How to complete this task: For this exercise, return exactly the lines of the material below that begin at the one with "iters: 4 (unchanged)" and stop after the one with "fill: 188 / 684".

Listed records:
# # # # # # #

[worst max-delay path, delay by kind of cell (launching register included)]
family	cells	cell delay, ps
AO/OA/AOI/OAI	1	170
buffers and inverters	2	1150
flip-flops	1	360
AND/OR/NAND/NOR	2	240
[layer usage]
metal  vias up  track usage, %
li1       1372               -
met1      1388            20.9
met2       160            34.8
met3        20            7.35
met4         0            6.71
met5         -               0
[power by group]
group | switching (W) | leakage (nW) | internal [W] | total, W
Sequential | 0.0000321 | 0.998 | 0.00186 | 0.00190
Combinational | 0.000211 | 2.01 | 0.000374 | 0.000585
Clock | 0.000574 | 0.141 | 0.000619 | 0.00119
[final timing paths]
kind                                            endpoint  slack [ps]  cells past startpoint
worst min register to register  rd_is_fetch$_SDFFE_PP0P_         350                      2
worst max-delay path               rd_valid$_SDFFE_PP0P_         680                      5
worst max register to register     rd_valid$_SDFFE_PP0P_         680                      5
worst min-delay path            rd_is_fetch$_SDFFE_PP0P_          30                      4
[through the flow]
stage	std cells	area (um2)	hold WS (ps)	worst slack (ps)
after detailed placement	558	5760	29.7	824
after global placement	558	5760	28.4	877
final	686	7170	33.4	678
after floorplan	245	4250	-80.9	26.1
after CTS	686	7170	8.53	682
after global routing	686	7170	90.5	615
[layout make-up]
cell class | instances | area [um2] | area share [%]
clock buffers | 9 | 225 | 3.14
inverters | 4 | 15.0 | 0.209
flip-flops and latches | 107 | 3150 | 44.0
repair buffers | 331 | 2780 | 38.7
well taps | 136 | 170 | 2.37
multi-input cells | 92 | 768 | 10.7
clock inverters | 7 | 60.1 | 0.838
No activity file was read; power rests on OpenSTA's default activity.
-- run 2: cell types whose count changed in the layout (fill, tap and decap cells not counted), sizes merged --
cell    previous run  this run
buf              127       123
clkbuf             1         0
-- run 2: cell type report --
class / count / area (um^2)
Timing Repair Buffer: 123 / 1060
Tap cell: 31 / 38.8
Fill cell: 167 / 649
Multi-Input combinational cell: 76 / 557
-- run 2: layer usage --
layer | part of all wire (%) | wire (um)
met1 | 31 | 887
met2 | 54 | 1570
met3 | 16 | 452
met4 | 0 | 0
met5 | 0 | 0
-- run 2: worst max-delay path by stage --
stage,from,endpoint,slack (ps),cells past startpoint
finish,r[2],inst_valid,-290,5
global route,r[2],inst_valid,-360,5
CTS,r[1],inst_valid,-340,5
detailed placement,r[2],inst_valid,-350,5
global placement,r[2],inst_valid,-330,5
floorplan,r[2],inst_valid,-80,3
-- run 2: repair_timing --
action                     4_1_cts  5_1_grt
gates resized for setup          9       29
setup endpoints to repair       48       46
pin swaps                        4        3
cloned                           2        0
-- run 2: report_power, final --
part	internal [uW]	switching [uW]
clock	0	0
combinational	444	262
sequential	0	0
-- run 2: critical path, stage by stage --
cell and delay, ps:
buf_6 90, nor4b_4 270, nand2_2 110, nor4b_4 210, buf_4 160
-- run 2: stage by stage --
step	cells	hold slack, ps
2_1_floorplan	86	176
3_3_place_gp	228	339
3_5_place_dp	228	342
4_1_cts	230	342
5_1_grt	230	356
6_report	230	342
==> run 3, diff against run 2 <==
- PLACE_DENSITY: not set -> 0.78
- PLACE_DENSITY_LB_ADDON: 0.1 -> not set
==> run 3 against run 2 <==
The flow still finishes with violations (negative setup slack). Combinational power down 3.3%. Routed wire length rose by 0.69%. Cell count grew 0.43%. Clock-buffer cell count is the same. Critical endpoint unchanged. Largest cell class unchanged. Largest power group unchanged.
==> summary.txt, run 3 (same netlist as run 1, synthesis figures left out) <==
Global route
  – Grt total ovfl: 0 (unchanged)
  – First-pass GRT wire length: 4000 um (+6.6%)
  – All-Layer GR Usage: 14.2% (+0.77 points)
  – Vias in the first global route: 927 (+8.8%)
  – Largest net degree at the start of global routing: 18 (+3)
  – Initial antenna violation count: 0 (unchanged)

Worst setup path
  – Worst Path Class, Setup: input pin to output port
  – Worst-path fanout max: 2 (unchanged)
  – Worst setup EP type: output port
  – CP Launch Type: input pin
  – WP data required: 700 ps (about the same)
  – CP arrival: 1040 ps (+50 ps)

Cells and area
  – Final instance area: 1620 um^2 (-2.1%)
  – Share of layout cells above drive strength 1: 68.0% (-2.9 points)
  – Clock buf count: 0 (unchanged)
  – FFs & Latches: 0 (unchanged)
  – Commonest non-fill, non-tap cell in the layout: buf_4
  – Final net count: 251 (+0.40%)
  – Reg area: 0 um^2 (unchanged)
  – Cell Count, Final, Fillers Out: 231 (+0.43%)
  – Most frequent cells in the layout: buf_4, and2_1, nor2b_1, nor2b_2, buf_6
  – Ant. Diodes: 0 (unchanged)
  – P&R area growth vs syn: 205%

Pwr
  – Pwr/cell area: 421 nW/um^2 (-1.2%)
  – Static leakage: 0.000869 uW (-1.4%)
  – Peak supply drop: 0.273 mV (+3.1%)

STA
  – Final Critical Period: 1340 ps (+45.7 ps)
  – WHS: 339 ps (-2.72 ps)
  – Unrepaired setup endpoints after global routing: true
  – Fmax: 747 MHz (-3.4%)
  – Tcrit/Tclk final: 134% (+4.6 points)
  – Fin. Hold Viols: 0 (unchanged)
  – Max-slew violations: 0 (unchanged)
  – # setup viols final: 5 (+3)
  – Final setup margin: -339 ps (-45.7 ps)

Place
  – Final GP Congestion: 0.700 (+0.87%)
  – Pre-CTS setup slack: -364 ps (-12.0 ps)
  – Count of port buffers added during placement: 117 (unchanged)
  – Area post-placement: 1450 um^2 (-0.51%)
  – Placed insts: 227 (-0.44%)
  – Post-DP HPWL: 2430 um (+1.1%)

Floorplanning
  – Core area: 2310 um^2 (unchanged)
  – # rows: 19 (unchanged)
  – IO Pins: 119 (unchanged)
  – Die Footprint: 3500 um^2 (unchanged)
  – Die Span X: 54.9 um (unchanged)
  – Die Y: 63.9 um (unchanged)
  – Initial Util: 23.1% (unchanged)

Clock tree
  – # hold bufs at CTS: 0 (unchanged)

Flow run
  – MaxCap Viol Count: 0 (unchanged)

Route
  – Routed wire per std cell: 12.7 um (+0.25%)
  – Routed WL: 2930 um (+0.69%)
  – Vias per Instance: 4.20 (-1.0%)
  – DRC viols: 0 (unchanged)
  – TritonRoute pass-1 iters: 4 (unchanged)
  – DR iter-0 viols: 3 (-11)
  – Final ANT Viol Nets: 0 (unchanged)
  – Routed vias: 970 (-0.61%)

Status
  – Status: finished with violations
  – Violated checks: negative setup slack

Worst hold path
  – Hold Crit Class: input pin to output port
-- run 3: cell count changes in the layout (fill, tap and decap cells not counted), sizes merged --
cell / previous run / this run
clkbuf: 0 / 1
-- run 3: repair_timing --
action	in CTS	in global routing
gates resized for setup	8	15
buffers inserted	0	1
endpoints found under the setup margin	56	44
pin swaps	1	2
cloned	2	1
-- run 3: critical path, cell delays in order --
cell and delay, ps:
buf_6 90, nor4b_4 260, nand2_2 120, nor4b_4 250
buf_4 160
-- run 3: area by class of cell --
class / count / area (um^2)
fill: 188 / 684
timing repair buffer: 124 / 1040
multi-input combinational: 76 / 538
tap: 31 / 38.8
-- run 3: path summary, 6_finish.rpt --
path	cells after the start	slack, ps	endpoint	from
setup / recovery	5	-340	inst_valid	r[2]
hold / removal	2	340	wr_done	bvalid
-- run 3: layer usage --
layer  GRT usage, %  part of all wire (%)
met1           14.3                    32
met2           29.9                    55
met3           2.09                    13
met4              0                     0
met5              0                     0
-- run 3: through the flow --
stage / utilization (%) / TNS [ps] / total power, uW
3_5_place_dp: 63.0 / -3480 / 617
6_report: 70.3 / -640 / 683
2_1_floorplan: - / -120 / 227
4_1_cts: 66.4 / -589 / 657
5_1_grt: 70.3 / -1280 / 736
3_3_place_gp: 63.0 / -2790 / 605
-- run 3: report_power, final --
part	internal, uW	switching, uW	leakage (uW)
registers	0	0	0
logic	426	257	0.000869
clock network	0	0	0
[src/cpu_axi_pkg.sv]
package cpu_axi_pkg;

   // core word and address width
   localparam int grlen = 32;

   // one strobe bit per byte lane
   localparam int strb_w = grlen / 8;

   // axi id width
   localparam int id_w = 4;

   // fixed ids per client
   // fetch and load/store never share an id
   localparam logic [id_w-1:0] ifu_id = id_w'(0);
   localparam logic [id_w-1:0] lsu_id = id_w'(1);

   // axi response codes
   // only okay is produced by the slave memory
   localparam logic [1:0] resp_okay = 2'b00;

   // kind of core request
   typedef enum logic [1:0] {
      op_fetch,
      op_load,
      op_store
   } cmd_op_e;

   // one granted request, arbiter to master
   typedef struct packed {
      cmd_op_e             op;
      logic [grlen-1:0]    addr;
      logic [grlen-1:0]    wdata;
      logic [strb_w-1:0]   wstrb;
   } bus_req_t;

   // read address channel payload
   typedef struct packed {
      logic [id_w-1:0]     id;
      logic [grlen-1:0]    addr;
   } axi_ar_t;

   // aw and w travel together, single beat only
   typedef struct packed {
      logic [grlen-1:0]    addr;
      logic [grlen-1:0]    data;
      logic [strb_w-1:0]   strb;
   } axi_wr_t;

   // read data beat
   typedef struct packed {
      logic [id_w-1:0]     id;
      logic [grlen-1:0]    data;
      logic [1:0]          resp;
      logic                last;
   } axi_r_t;

   // write response
   typedef struct packed {
      logic [id_w-1:0]     id;
      logic [1:0]          resp;
   } axi_b_t;

endpackage

[src/axi_master.sv]
module axi_master (
   input  logic                       aclk,
   input  logic                       reset,
   input  cpu_axi_pkg::bus_req_t      rd_req,
   input  logic                       rd_valid,
   output logic                       rd_taken,
   input  cpu_axi_pkg::bus_req_t      wr_req,
   input  logic                       wr_valid,
   output logic                       wr_taken,
   output cpu_axi_pkg::axi_ar_t       ar,
   output logic                       arvalid,
   input  logic                       arready,
   output cpu_axi_pkg::axi_wr_t       aw,
   output logic                       awvalid,
   input  logic                       awready,
   output logic                       wvalid,
   input  logic                       wready
);

   // every transfer is one beat of 4 bytes
   // len, size and burst stay fixed, so only addr, id and data move

   logic                                ar_fire;
   logic                                aw_fire;
   logic                                w_fire;
   logic                                wr_active;
   logic                                wr_start;
   logic                                aw_done;
   logic                                w_done;
   logic [cpu_axi_pkg::id_w-1:0]        rd_id;

   assign ar_fire = arvalid & arready;
   assign aw_fire = awvalid & awready;
   assign w_fire  = wvalid & wready;

   // read grant is taken as soon as the ar slot is free
   assign rd_taken = rd_valid & ~arvalid;

   // id follows the client that asked
   assign rd_id = (rd_req.op == cpu_axi_pkg::op_fetch) ? cpu_axi_pkg::ifu_id
                                                       : cpu_axi_pkg::lsu_id;

   // write starts once, then waits for both aw and w
   assign wr_start = wr_valid & ~wr_active;
   assign aw_done  = ~awvalid | awready;
   assign w_done   = ~wvalid | wready;
   assign wr_taken = wr_active & aw_done & w_done;

   // arvalid: set on take, clear on arready
   always_ff @(posedge aclk) begin
      if (reset) begin
         arvalid <= 1'b0;
      end else if (rd_taken) begin
         arvalid <= 1'b1;
      end else if (ar_fire) begin
         arvalid <= 1'b0;
      end
   end

   // ar payload, word aligned
   always_ff @(posedge aclk) begin
      if (rd_taken) begin
         ar.id   <= rd_id;
         ar.addr <= {rd_req.addr[cpu_axi_pkg::grlen-1:2], 2'b00};
      end
   end

   // aw and w valids clear independently
   always_ff @(posedge aclk) begin
      if (reset) begin
         wr_active <= 1'b0;
         awvalid   <= 1'b0;
         wvalid    <= 1'b0;
      end else if (wr_start) begin
         wr_active <= 1'b1;
         awvalid   <= 1'b1;
         wvalid    <= 1'b1;
      end else begin
         if (aw_fire) begin
            awvalid <= 1'b0;
         end
         if (w_fire) begin
            wvalid <= 1'b0;
         end
         // both channels done, release the grant
         if (wr_taken) begin
            wr_active <= 1'b0;
         end
      end
   end

   // aw/w payload held for the whole transfer
   always_ff @(posedge aclk) begin
      if (wr_start) begin
         aw.addr <= {wr_req.addr[cpu_axi_pkg::grlen-1:2], 2'b00};
         aw.data <= wr_req.wdata;
         aw.strb <= wr_req.wstrb;
      end
   end

   // ar held steady under back-pressure
   a_ar_hold : assert property (@(posedge aclk) disable iff (reset)
      arvalid && !arready |=> arvalid && $stable(ar));

endmodule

# # # # # # #

Response to the task:
  – TritonRoute pass-1 iters: 4 (unchanged)
  – DR iter-0 viols: 3 (-11)
  – Final ANT Viol Nets: 0 (unchanged)
  – Routed vias: 970 (-0.61%)

Status
  – Status: finished with violations
  – Violated checks: negative setup slack

Worst hold path
  – Hold Crit Class: input pin to output port
-- run 3: cell count changes in the layout (fill, tap and decap cells not counted), sizes merged --
cell / previous run / this run
clkbuf: 0 / 1
-- run 3: repair_timing --
action	in CTS	in global routing
gates resized for setup	8	15
buffers inserted	0	1
endpoints found under the setup margin	56	44
pin swaps	1	2
cloned	2	1
-- run 3: critical path, cell delays in order --
cell and delay, ps:
buf_6 90, nor4b_4 260, nand2_2 120, nor4b_4 250
buf_4 160
-- run 3: area by class of cell --
class / count / area (um^2)
fill: 188 / 684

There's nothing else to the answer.